Local residents evacuate the area with their animals as a wildfire rages in Thrakomakedones, Greece, Aug. 7. A Greek archbishop said the country must be more sensitive and careful when it comes to ecology and preparedness. (CNS photo/Giorgos Moutafis, Reuters)
As a wave of wildfires devastated parts of Greece, a Catholic archbishop said different policies might be needed to help prevent recurrences.
"We must be much more sensitive and careful when it comes to ecology and preparedness — we don't have many forests in Greece anyway, and much of what we have is now destroyed," said Archbishop Josif Printezis of Naxos-Andros-Tinos-Mykonos, secretary-general of the Catholic bishops' conference.
"No central or local government could ever be fully prepared for such events. But we should be more responsible, with more planes and equipment, and stricter regulations about house-building and access for emergency services," he told Catholic News Service.
Firefighting teams from across Europe, assisted by water-bombing helicopters, struggled to control wildfires wreaking havoc in Greece's Peloponnese and Attica regions, as well as on Evia, the country's second-largest island, northeast of Athens.
Greek Prime Minister Kyriakos Mitsotakis apologized for government failures and confirmed Aug. 12 that the blazes had inflicted the worst ecological catastrophe in decades; he urged opposition cooperation in seeking "bold solutions."
Printezis told CNS that information about damage to Catholic parishes was still being collected, adding that he had been able to see and smell the mainland blazes from his residence on the Aegean island of Tinos, 70 miles from the fires.
Meanwhile, Caritas, the church's charitable organization, said it was preparing a plan to help fire victims, in cooperation with municipal authorities and Catholic charities abroad.
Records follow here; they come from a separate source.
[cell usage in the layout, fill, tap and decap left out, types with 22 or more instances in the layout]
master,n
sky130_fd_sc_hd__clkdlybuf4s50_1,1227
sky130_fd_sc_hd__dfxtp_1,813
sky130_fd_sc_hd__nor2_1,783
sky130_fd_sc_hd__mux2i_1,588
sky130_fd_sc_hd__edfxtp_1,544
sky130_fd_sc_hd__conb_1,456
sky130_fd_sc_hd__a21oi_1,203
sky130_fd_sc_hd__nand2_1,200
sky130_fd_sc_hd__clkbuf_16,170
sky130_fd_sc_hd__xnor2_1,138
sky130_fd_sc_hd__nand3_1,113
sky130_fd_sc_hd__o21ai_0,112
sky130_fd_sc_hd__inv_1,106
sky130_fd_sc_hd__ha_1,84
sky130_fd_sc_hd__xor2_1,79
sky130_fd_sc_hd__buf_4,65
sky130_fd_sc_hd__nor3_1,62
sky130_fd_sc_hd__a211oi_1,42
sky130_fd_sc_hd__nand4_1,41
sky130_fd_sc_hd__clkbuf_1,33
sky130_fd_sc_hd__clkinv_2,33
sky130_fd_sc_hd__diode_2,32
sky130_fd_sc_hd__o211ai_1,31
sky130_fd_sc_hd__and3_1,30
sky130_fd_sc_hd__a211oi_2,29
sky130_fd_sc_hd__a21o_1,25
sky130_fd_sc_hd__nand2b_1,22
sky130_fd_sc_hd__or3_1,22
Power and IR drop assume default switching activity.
## design/flow/design.v

```verilog
module full_adder (
    input a0, a1,
    input c0,
    output s,
    output c1,
    );
    wire t1, t2, t3;
    assign s = (a0 ^ a1) ^ c0;
    assign t1 = a0 & c0;
    assign t2 = a1 & c0;
    assign t3 = a0 & a1;
    assign c1 = (t1 | t2) | t3;
endmodule
module half_adder (
    input a0, a1,
    output s,
    output c1,
    );
full_adder F1 (
    .a0(a0),
    .a1(a1),
    .c0(1'b0),
    .s(s),
    .c1(c1),
    );
endmodule
module adder_line_generate
    #(parameter WIDTH = 8)
    (
        input [WIDTH - 1:0]a0, a1,
        output [WIDTH:0] sum
    );
    wire [WIDTH - 1:0] c;
    half_adder H(.a0(a0[0]), .a1(a1[0]), .s(sum[0]), .c1(c[0]));
    generate
    begin
        genvar loop;
        begin 
            for (loop = 1; loop < WIDTH; loop = loop + 1)
            begin : FULL_ADDER
                full_adder F(.a0(a0[loop]), .a1(a1[loop]), .c0(c[loop-1]), .s(sum[loop]), .c1(c[loop]));
            end
        end
    end
    endgenerate
    assign sum[WIDTH] = c[WIDTH - 1];
endmodule
```
### flow/design.v
module adder_64bits_seperated_32bits (
    input [63:0] a, b,
    input CLK, input RST_n,
    output reg [63:0] sum,
    output c
    );
    reg [31:0] a0, b0;
    reg c0;
    reg [31:0] s0;
    wire [32:0] s1;
    assign s1 = {1'b0, a0} + {1'b0, b0} + {32'h0000_0000, c0};
    always @(posedge CLK or negedge RST_n) begin
        if (!RST_n) begin
            a0 <= 32'h0000_0000;
            b0 <= 32'h0000_0000;
        end
        else begin
            a0 <= a[63:32];
            b0 <= b[63:32];
        end
    end
    always @(posedge CLK or negedge RST_n) begin
        if (!RST_n) begin
            c0 <= 1'b0;
            s0 <= 32'h0000_0000;
        end
        else begin
            {c0, s0} = a[31:0] + b[31:0];
        end
    end
    always @(posedge CLK or negedge RST_n) begin
        if (!RST_n) begin
            c <= 1'b0;
            sum <= 64'h0000_0000_0000_0000;
        end
        else begin
            c <= s1[32];
            sum <= {s1[31:0], s0};
        end
    end
endmodule
--- config.mk ---
export PLATFORM = sky130hd
export DESIGN_NAME = rom
export DESIGN_NICKNAME = rom
export VERILOG_FILES = /design/flow/design.v
export SDC_FILE = /design/flow/constraint.sdc
export NUM_CORES = 4
export LEC_CHECK = 1
export CORE_AREA = 10 10 70 70
export DIE_AREA = 0 0 80 80
--- constraint.sdc ---
current_design rom

set clk_period 1.2
set clk_io_pct 0.2

create_clock -name clk0 -period $clk_period

set non_clock_inputs [all_inputs -no_clocks]
set_input_delay [expr $clk_period * $clk_io_pct] -clock clk0 $non_clock_inputs
set_output_delay [expr $clk_period * $clk_io_pct] -clock clk0 [all_outputs]
--- design.v ---
module rom(in, out, out_opcode, out_imdata);
input [3:0] in;
output [7:0] out;
output [3:0] out_opcode;
output [3:0] out_imdata;
wire [3:0] in;
wire [7:0] out;
wire [3:0] out_opcode;
wire [3:0] out_imdata;
assign out = func_rom(in);
assign out_opcode = out[7:4];
assign out_imdata = out[3:0];
function [7:0] func_rom;
    input [3:0] in;
    if (in == 4'b0000) begin
        func_rom = 8'b00000001;
    end else if (in == 4'b0001) begin
        func_rom = 8'b10000000;
    end else if (in == 4'b0010) begin
        func_rom = 8'b00000001;
    end else if (in == 4'b0011) begin
        func_rom = 8'b10000000;
    end else if (in == 4'b0100) begin
        func_rom = 8'b00010100;
    end else if (in == 4'b0101) begin
        func_rom = 8'b10010000;
    end else if (in == 4'b0110) begin
        func_rom = 8'b00101000;
    end else if (in == 4'b0111) begin
        func_rom = 8'b10000000;
    end else if (in == 4'b1000) begin
        func_rom = 8'b10010000;
    end else if (in == 4'b1001) begin
        func_rom = 8'b00110000;
    end else if (in == 4'b1010) begin
        func_rom = 8'b10010000;
    end else if (in == 4'b1011) begin
        func_rom = 8'b00000000;
    end else if (in == 4'b1100) begin
        func_rom = 8'b00000000;
    end else if (in == 4'b1101) begin
        func_rom = 8'b00000000;
    end else if (in == 4'b1110) begin
        func_rom = 8'b00000000;
    end else if (in == 4'b1111) begin
        func_rom = 8'b00000000;
    end
endfunction
endmodule
--- run.sh ---
#!/bin/bash
# OpenROAD 26Q1-2900-gdf79404cd8, Yosys 0.63+post, stock flow scripts
make -C /OpenROAD-flow-scripts/flow DESIGN_CONFIG=/design/flow/config.mk WORK_HOME=/design/flow/orfs finish
==> flow_metrics.py <==
# Flow results
metrics = {
    "clocking": {
        "cts_post_setup_buffers_inserted": 0,
        "cts_hold_buf": 0,
    },
    "route": {
        "drtAntennaViolNets": 0,
        "dr_total_vias": 170,
        "wirelength_um": 595,
        "remaining_drc_errors": 0,
        "routed_wire_length_per_instance_um": 7.628,
        "first_iter_violations": 0,
        "drt_first_pass_iters": 1,
        "insertedDiodeCount": 0,
        "route.detailed.vias_per_inst": 2.179,
    },
    "global_routing": {
        "grt_pass1_vias": 167,
        "grt_usage_pct": 1.478,
        "antenna_found_initial": 0,
        "overflow": 0,
        "global_route_wire_length_before_repair_um": 828,
        "largest_net_degree_at_the_start_of_global_routing": 8,
    },
    "floorplanning": {
        "core_util_floorplan_pct": 4.579,
        "placementRows": 21,
        "io-pin-count": 20,
        "chip_area_mm2": 0.006400,
        "core_area_mm2": 0.003416,
        "die-width_um": 80,
        "fp.dieH_um": 80,
    },
    "cells_and_area": {
        "final_layout_size_suffix_gt1_share_pct": 46.88,
        "layout_top_cell": "dlygate4sd2_1",
        "logic_area_um2": 152.6,
        "instances_no_fill": 78,
        "layout_top_cells": "8 x dlygate4sd2_1, 4 x conb_1",
        "layout.area.seq_um2": 0,
        "clock_buffer_count": 0,
        "areaGrowthSynthToFinish_pct": 148.0,
        "flop-count": 0,
        "layout.filler_cells": 401,
    },
    "logic_synthesis": {
        "synth_largest_type_area_fraction_pct": 48.00,
        "ys_cells": 21,
        "warnings_synthesis": 1,
        "synth_cells": 21,
        "synth.cell_area_um2": 156.4,
        "synth-seq-area-share_pct": 0,
        "main_area_contributors_after_synthesis": "buf_4 48%, and4bb_1 8.0%, mux2i_1 6.4%, a31o_1 5.6%, nor4b_1 5.6%",
        "synth-area-yosys_um2": 156.4,
        "yosysUniqueCellTypes": 12,
        "post_synth_top_area_cell": "buf_4",
        "avgSynthCellArea_um2": 7.448,
    },
    "pwr": {
        "total_leakage_power_nw": 0.1783,
        "worst_ir_drop_on_vdd_mv": 0.03659,
        "power_per_cell_area_mw_per_mm2": 257.9,
    },
    "outcome": {
        "status": "finished, final reports clean",
    },
    "worst_setup_path": {
        "worstPathMaxFanout": 6,
        "critPathRequiredTime_ps": 960,
        "crit_path_start": "in[0]",
        "critical_path.endpoint_type": "output port",
        "last_element_of_the_critical_path": "out[5]",
        "arrival_ps": 920,
        "setup.worst_path.start_class": "input port",
        "worstSetupPathType": "input port to output port",
    },
    "final_timing": {
        "worst_case_hold_slack_ps": 828.0,
        "grt_setup_unrepaired": "false",
        "slew_violations": 0,
        "final.period_utilization_pct": 96.94,
        "finalHoldViolations": 0,
        "timing.final.crit_period_ps": 1163,
        "final_tally_of_setup_violations": 0,
        "fmaxAchievable_mhz": 859.6,
    },
    "place": {
        "globalplace.congestion": 0.7516,
        "port_buffers": 16,
        "place_inst": 78,
    },
    "run": {
        "drv_cap": 0,
        "log.warning_count": 33,
    },
    "worst_hold_path": {
        "hold_path.class": "input port to output port",
    },
}
## routing by layer
metal / wire, µm / global-route usage, % / vias to the layer above / part of all wire (%)
met3: 98 / 0.5682 / 0 / 16
met4: 0 / 0 / 0 / 0
li1: - / - / 82 / -
met1: 239 / 1.715 / 74 / 40
met2: 257 / 2.648 / 14 / 43
met5: 0 / 0 / - / 0
## how the worst min path moves through the flow
stage / slack, ps / to / start / cells past startpoint
after CTS: 860 / out[0] / in[0] / 3
after global routing: 860 / out[2] / in[0] / 4
final: 830 / out_opcode[1] / in[2] / 3
## cell type report
type / count / share of cell area [%]
multi-input cells: 14 / 39.35
repair buffers: 18 / 45.81
well taps: 46 / 14.84
## power by group
group | internal (mW) | switching [mW]
logic | 0.0646 | 0.0355
registers | 0 | 0
clock network | 0 | 0
total | 0.0646 | 0.0355
## kinds of logic after synthesis
family,after synthesis,synth area share [%]
buf+inv,10,48.00
simple gates,6,28.00
compound gates,2,9.604
xor+xnor,1,5.601
mux,1,6.400
other cells,1,2.398
## through the flow
stage | cell area (µm²) | setup TNS, ps | utilization (%) | setup slack (ps) | total power [mW]
detailed placement | 325.3 | -8307 | 9.524 | -778.4 | 0.08356
finish | 387.9 | 0 | 11.36 | 36.72 | 0.1000
global route | 387.9 | 0 | 11.36 | 2.390 | 0.1095
CTS | 395.4 | -49.16 | 11.58 | -25.42 | 0.1032
global placement | 325.3 | -8279 | 9.524 | -789.5 | 0.08368
floorplan | 167.7 | 0 | - | 255.7 | 0.03619
## cell usage after synthesis, drive strengths merged
| library cell | count |
|---|---|
| a31o | 1 |
| and3 | 1 |
| and4bb | 1 |
| buf | 10 |
| conb | 1 |
| mux2i | 1 |
| nand2b | 1 |
| nor2 | 1 |
| nor3 | 1 |
| nor4b | 1 |
| o22ai | 1 |
| xnor2 | 1 |
## worst max-delay path, stage by stage
cell	delay, ps
buf_12	120
and4bb_1	200
a31o_1	190
clkdlybuf4s15_1	170
## timing repair
action                                  4_1_cts  5_1_grt
endpoints found under the setup margin       12        4
gates resized                                54        4
pin swaps                                     5        2
cloned                                        0        0
No activity file was given, so power comes from the tool's default toggle rates.
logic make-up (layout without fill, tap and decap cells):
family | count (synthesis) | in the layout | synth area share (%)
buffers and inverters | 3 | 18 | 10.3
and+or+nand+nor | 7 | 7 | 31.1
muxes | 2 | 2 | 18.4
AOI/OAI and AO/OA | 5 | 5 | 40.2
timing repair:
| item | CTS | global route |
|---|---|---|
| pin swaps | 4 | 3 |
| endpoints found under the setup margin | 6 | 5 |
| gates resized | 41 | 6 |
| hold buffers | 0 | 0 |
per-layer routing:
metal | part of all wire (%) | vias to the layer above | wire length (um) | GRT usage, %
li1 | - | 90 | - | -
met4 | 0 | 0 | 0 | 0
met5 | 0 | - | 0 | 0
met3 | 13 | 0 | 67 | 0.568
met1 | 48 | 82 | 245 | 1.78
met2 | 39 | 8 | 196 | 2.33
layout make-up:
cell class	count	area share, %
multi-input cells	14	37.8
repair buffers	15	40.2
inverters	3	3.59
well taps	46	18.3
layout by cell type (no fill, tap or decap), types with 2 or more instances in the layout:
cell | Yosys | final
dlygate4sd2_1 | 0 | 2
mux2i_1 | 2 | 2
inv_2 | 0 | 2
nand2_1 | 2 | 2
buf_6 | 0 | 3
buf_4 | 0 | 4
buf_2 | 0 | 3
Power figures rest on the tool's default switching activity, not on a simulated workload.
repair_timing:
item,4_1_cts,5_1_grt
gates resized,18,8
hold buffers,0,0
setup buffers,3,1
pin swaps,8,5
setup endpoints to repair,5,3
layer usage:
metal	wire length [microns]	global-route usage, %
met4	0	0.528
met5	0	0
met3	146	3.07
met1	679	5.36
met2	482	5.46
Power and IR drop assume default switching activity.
`flow/config.mk`:
```
export PLATFORM = sky130hd
export DESIGN_NAME = mem_real_adaptor
export DESIGN_NICKNAME = mem_real_adaptor
export VERILOG_FILES = /design/flow/design.v
export SDC_FILE = /design/flow/constraint.sdc
export NUM_CORES = 4
export LEC_CHECK = 1
export CORE_AREA = 10 10 70 70
export DIE_AREA = 0 0 80 80
```
`flow/constraint.sdc`:
```
current_design mem_real_adaptor

set clk_period 2.9
set clk_io_pct 0.2

create_clock -name clk0 -period $clk_period [get_ports {clk}]

set non_clock_inputs [all_inputs -no_clocks]
set_input_delay [expr $clk_period * $clk_io_pct] -clock clk0 $non_clock_inputs
set_output_delay [expr $clk_period * $clk_io_pct] -clock clk0 [all_outputs]
```
`flow/design.v`:
```
module mem_real_adaptor #(parameter logsize = 1)
   (
    input             clk,
    output [56:0]     memOut,
    input [33:0]      memIn,
    input             init,
    input [1:logsize] addr,
    input [1:8]       wdata,
    input             wselect,
    input             doit,
    output            busy,
    output            rvalid,
    output [1:8]      rdata
    );
   localparam Init = 0;
   localparam Run = 1;
   always @(posedge clk) mode = xmode;
   always @(posedge clk) icount = xicount;
   reg                mode;
   wire               isInit = (mode==Init);
   wire               xmode = isInit
                      ? (&icount ? Run : Init) 
                      : (init ? Init : Run);
   reg [1:logsize]    icount;
   wire [1:logsize]   xicount = 
                      isInit 
                      ? (mem_busy ? icount : icount + 1)
                      : 0;
   wire [1:logsize]   mem_sig_addr  = isInit ? icount    : addr;
   wire [1:8]         mem_sig_wdata = isInit ? 8'b0      : wdata;
   wire               mem_doit      = isInit ? !mem_busy : doit;
   wire               mem_wselect   = isInit ? 1'b1      : wselect;
   wire [1:23]        mem_addr = {{23-logsize{1'b0}}, mem_sig_addr};
   wire [1:32]        mem_wdata = {mem_sig_wdata, 24'b0};  
   assign memOut   = {mem_wselect, mem_addr, mem_doit, mem_wdata};
   wire               mem_busy = memIn[33];
   assign busy     = mem_busy | isInit | mywait!=0 ;
   assign rvalid   = memIn[32];
   assign rdata    = memIn[31-:8];  
   always @(posedge clk) mywait = xmywait; 
   reg [1:7]          mywait;
   wire [1:7]         xmywait = doit ? 50 : mywait==0 ? 0 : mywait-1;
endmodule 
```
`flow/run.sh`:
```
#!/bin/bash
# OpenROAD 26Q1-2900-gdf79404cd8, Yosys 0.63+post, stock flow scripts
make -C /OpenROAD-flow-scripts/flow DESIGN_CONFIG=/design/flow/config.mk WORK_HOME=/design/flow/orfs finish
```
==> results.txt <==
This memo summarizes the results of the implementation run.

Run status
The flow ran to the end, and the final reports show no timing, DRC or antenna violations.

Floorplan
The vertical extent of the die is 80 um. The die extent in x is 80 um. The area enclosed by the die boundary is 6400 um2.

In this run the core area contains 21 standard-cell rows. The floorplan report gives the top-level pin count as 114. For this configuration, the core starts out at a cell density of 26.52%. In this run the standard cell core region covers 3416 um2.

GRT
The initial antenna violation count is 0. The global-route congestion overflow total is 0. The first global-routing pass estimated 2587 um of wire. Entering global routing, the biggest net connects 17 pins. The via count of the first global-routing pass is 583.

Overall routing resource usage recorded by global route was 4.690%.

Detailed routing
The total routed wire length on the met1 layer is 799 um. The detailed-routing iteration count for the pre-antenna-repair pass is 2. The number of diodes added for antenna fixing is 0. The routed length on met3 is 152 um. The DRC violation total left in the routed layout is recorded as 0. For this block, the initial DRC count from the detailed router was 12. The detail-routed via count per cell is 3.326.

Summed over all nets, wire length on met2 after detailed routing comes to 899 um. The remaining antenna violation count is 0. The wire length per cell is 10.76 um. The detailed router placed 572 vias in this run. The detailed router used layers up to and including met3. After detailed routing, the total wire length is 1850 um.

Power and ir drop
Overall power consumption after layout is estimated at 0.0004698 W. For this design the ratio of total power to cell area is 484.5 nW/um2. The maximum VDD drop is 0.2080 mV. The analysis attributes to cell leakage a power of 0.4509 nW.

Final timing
Of the available clock period, the critical path in the final layout requires 86.03%. For reference, the final report shows the hold violation count at 0. Static timing analysis puts the maximum clock frequency at 0.4008 GHz. The final critical path time including I/O delays and setup is 2.495 ns. The total setup violations reported at the end of the flow is 0. The clock skew after layout is 0.001774 ns. Summed over all failing endpoints, the final setup total negative slack is 0 ns.

The worst setup slack after layout is 0.4051 ns. The final max-slew violation count recorded for this run is 0. Setup repair after global routing left no endpoint under its margin.

Placement
Per the gpl log, the routability congestion estimate is 0.7109. In this run the tool buffered the top-level ports with 25 buffer cells. Setup slack on the worst path after placement came out at 0.5556 ns.

The placed wire-length estimate after detailed placement is 1616 um. In this run, placement finished with an instance count of 168.

Flow run
The number of maximum-capacitance violations recorded for the run is 0. In this run the tools logged warnings totalling 50.

Final layout
The most common logic cells in the final layout are sky130_fd_sc_hd__conb_1 (46), sky130_fd_sc_hd__clkdlybuf4s50_1 (25), sky130_fd_sc_hd__dfxtp_1 (9). Cells fill 28.39% of the core in the end. The layout summary lists the proportion of cells stronger than drive strength 1 as 4.762%.

The flow measured a signed area growth from synthesis to layout of 7.044%. For this run, the number of standard cells in the final layout without fillers is 172. The highest-count logic cell in the final layout is sky130_fd_sc_hd__conb_1.

Yosys
The synthesis warning total is 1. The sequential fraction of the synthesis area is 19.89%. The biggest area contributor in the post-synthesis netlist is sky130_fd_sc_hd__buf_4. The post-synth design cell area is 905.9 um2. The synthesized flop and latch total is 9. The main area contributors are sky130_fd_sc_hd__buf_4 (48%), sky130_fd_sc_hd__dfxtp_1 (20%), sky130_fd_sc_hd__and2_1 (5.5%), sky130_fd_sc_hd__ha_1 (2.8%), sky130_fd_sc_hd__xnor2_1 (1.9%). Yosys mapped the design onto 30 distinct sky130hd cell types.

The cell count after synthesis is 112. The synth_stat.txt file lists the number of cells as 112. The share of the synthesized area in the top cell type is 48.07%. The yosys-reported design area after synthesis is 905.9 um2. Each instance of the synthesized netlist takes up on average 8.088 um2.

Setup path
STA classifies the critical path startpoint as a register. The endpoint type of the worst setup path is an output port. The critical path data required time is 2.32 ns. The reg2reg setup slack is 1.39 ns. Per the timing report, the biggest fanout along the worst path comes to 6. The arrival time of data at the worst endpoint is listed as 1.91 ns.

Looking at the setup timing report, the critical path kind is reg2out.

Clocking
The number of H-tree levels is 1. Per the skew report, the later register of the worst-skew pair sees a clock latency of 0.26 ns. The CTS tree is done.

The number of buffers inserted by hold repair at cts is 0. Counting along the longest clock path gives a buffer depth of 2. TritonCTS reports the number of clock sinks as 9. Gates resized during post-CTS repair numbered 0. Once the clock tree was built, the setup fixing pass inserted 0 buffers. The clock tree root driver cell is sky130_fd_sc_hd__clkbuf_4. Buffers inserted during clock tree synthesis total 3. The timing report gives the clock slew at the launch and capture registers of the worst setup and hold paths as 0.06 ns.

Min path
According to the hold report, the worst path is of the reg2reg type.
[cell usage after synthesis]
master,n
sky130_fd_sc_hd__buf_4,58
sky130_fd_sc_hd__dfxtp_1,9
sky130_fd_sc_hd__and2_1,8
sky130_fd_sc_hd__inv_1,3
sky130_fd_sc_hd__nor3_1,3
sky130_fd_sc_hd__clkbuf_1,2
sky130_fd_sc_hd__ha_1,2
sky130_fd_sc_hd__nand2_1,2
sky130_fd_sc_hd__nor2_1,2
sky130_fd_sc_hd__o21bai_1,2
sky130_fd_sc_hd__xnor2_1,2
sky130_fd_sc_hd__a2111oi_0,1
sky130_fd_sc_hd__a211o_1,1
sky130_fd_sc_hd__a211oi_1,1
sky130_fd_sc_hd__a21oi_1,1
sky130_fd_sc_hd__and3_1,1
sky130_fd_sc_hd__buf_1,1
sky130_fd_sc_hd__conb_1,1
sky130_fd_sc_hd__mux2_2,1
sky130_fd_sc_hd__nand2b_1,1
sky130_fd_sc_hd__nand3_1,1
sky130_fd_sc_hd__nand3b_1,1
sky130_fd_sc_hd__nor3b_1,1
sky130_fd_sc_hd__nor4_1,1
sky130_fd_sc_hd__o21a_1,1
sky130_fd_sc_hd__o21ai_0,1
sky130_fd_sc_hd__o31ai_1,1
sky130_fd_sc_hd__or3_1,1
sky130_fd_sc_hd__or4_4,1
sky130_fd_sc_hd__xor2_1,1
[critical path: stages (launching register included)]
cell                              delay (ns)
sky130_fd_sc_hd__dfxtp_1                0.34
sky130_fd_sc_hd__nor4_1                 0.42
sky130_fd_sc_hd__and3_1                 0.36
sky130_fd_sc_hd__nand3b_1               0.10
sky130_fd_sc_hd__clkdlybuf4s50_1        0.44
[worst paths after layout]
check | start | endpoint | depth (start not counted)
worst max-delay path | mywait[3] | busy | 4
worst min-delay path | mywait[7] | mywait[7] | 1
worst max register to register | mywait[5] | mywait[2] | 3
worst min register to register | mywait[7] | mywait[7] | 1
[metrics by stage]
step	hold WS, ns	instance area, um2
finish	0.4899	969.7
global route	0.5451	969.7
CTS	0.4914	969.7
detailed placement	0.4777	943.4
global placement	0.4817	943.4
floorplan	0.4541	1075
[metal layers]
| metal | GRT usage, % | up-vias |
|---|---|---|
| li1 | - | 285 |
| met1 | 5.760 | 253 |
| met2 | 7.785 | 34 |
| met3 | 1.705 | 0 |
| met4 | 0.7042 | 0 |
| met5 | 0 | - |
[logic make-up (layout without fill, tap and decap cells)]
family	count (synthesis)	after routing	share of synthesized area [%]
muxes	1	1	1.243
AOI/OAI and AO/OA	9	9	7.182
and+or+nand+nor	23	23	15.06
adders and majority gates	2	2	2.762
other	1	46	0.4140
DFF	9	9	19.89
xor gates and xnor gates	3	3	2.901
buffers and inverters	64	33	50.55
"From the first moments of this latest tragedy, we've watched with concern, agony and pain, focusing our prayers on the victims and the destruction of creation, while congratulating those working to extinguish the fires," the organization said Aug. 11.
"Having experience of emergencies, we know there are many initiatives for meeting immediate needs at the beginning, whereas social interest then decreases and the victims are left almost alone. This is where Caritas wishes to act."
Hundreds of homes and properties have been reported gutted by nearly 600 fires, fueled by strong winds, parched vegetation and heatwaves of 113 degrees, leaving at least 200,000 acres of land scorched. Some estimate the affected area is much larger.
Printezis said many fire victims had no home insurance and little social security and would depend entirely on the government and Red Cross for food, water and shelter.
He added that the Catholic Church was working closely with Caritas branches in other countries and would count on Western help once the full damage was assessed.
"We also work well with the Orthodox Church when it comes to social needs, such as during past fires and earthquakes — in this sense, the crisis could bring us together and help force through improvements," the archbishop said.
The Greek Orthodox Church appealed to its bishops to make schools, monasteries and parish centers available to the destitute and pledged help with rebuilding and reforestation.